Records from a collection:
☆ ☆ ☆ ☆
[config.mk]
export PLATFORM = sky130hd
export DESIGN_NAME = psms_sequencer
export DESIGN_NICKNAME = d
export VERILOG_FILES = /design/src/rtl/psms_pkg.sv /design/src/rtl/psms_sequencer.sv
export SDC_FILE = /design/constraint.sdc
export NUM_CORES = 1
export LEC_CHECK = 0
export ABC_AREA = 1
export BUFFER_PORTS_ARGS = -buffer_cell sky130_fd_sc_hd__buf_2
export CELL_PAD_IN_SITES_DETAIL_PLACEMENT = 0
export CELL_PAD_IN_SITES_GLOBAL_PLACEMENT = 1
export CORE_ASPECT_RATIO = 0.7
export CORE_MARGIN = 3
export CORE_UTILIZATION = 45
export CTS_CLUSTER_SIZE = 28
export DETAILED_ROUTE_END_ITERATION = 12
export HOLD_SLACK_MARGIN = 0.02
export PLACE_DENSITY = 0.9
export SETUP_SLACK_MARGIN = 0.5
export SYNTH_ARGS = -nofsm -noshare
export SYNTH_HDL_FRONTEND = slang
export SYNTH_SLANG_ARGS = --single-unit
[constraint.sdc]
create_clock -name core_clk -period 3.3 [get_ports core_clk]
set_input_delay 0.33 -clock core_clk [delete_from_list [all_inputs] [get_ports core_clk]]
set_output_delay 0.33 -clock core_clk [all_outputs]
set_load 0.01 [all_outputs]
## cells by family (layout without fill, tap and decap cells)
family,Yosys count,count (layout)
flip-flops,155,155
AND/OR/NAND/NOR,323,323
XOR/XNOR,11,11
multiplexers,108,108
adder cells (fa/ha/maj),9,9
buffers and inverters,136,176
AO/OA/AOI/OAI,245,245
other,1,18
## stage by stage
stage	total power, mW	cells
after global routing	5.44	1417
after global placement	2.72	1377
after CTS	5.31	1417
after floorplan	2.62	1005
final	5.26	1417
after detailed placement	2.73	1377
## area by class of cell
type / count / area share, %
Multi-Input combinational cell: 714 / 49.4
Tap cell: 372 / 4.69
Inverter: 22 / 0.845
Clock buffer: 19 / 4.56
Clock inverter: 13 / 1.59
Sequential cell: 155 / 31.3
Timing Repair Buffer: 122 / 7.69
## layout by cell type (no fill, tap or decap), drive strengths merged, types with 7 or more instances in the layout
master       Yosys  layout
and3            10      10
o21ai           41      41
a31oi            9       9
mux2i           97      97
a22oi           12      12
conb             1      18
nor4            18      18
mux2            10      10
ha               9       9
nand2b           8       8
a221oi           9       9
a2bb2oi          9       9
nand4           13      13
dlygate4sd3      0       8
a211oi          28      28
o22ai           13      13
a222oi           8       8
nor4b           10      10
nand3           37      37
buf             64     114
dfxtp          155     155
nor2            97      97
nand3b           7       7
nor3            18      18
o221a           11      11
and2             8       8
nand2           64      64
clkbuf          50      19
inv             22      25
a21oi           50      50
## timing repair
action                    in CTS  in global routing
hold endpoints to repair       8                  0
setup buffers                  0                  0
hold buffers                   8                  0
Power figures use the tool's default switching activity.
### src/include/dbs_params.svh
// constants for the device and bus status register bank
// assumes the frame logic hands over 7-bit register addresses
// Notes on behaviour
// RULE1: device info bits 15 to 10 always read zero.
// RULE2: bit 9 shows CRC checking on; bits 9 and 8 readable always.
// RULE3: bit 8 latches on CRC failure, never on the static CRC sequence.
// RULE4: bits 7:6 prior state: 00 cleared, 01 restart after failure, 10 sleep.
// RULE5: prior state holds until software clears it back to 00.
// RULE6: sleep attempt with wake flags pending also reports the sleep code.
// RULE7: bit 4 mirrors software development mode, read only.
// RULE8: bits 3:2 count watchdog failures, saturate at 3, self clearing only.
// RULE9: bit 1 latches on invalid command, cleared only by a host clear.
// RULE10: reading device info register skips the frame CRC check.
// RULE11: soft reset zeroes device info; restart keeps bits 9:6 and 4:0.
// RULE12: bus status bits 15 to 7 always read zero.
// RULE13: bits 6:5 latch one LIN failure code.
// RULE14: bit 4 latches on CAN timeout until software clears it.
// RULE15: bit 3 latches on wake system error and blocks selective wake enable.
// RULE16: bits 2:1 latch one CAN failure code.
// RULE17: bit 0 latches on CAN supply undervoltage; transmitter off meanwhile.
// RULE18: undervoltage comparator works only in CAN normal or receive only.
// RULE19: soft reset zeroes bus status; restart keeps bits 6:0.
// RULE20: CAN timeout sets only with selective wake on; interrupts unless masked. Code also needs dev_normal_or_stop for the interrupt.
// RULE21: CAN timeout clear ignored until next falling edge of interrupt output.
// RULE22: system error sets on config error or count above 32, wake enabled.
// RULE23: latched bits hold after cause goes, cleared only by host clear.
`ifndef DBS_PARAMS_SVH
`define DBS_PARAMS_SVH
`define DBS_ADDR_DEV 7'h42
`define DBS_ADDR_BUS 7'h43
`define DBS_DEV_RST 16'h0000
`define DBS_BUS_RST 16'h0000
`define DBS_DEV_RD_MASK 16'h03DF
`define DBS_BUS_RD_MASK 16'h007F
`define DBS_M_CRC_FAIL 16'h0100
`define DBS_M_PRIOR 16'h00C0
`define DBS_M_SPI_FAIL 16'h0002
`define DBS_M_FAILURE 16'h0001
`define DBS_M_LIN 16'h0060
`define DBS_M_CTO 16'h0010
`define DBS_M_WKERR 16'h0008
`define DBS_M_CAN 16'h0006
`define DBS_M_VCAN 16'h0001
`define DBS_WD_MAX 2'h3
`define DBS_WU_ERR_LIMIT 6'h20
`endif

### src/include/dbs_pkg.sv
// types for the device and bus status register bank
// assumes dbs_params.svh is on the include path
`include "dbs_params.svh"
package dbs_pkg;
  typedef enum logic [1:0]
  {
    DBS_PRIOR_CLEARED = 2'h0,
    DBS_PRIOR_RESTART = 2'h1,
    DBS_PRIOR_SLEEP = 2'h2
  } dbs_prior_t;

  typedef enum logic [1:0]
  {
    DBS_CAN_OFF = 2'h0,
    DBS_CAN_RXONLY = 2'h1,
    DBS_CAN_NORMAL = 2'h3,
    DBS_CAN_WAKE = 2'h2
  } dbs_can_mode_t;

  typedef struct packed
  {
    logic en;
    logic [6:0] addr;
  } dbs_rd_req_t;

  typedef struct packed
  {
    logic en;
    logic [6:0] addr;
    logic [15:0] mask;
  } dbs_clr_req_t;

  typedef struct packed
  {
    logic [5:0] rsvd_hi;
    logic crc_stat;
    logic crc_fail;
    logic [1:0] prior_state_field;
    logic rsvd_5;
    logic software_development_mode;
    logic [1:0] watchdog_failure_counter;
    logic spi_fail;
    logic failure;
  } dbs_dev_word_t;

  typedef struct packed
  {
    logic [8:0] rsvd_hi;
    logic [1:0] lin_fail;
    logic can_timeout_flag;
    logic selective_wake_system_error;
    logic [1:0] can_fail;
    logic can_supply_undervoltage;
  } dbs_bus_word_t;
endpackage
☆ ☆ ☆ ☆
* _WORK REQUEST_:
Check each line of the data for "stage". Copy the lines where it turns up.

* _WRITTEN ANSWER_:
## stage by stage
stage	total power, mW	cells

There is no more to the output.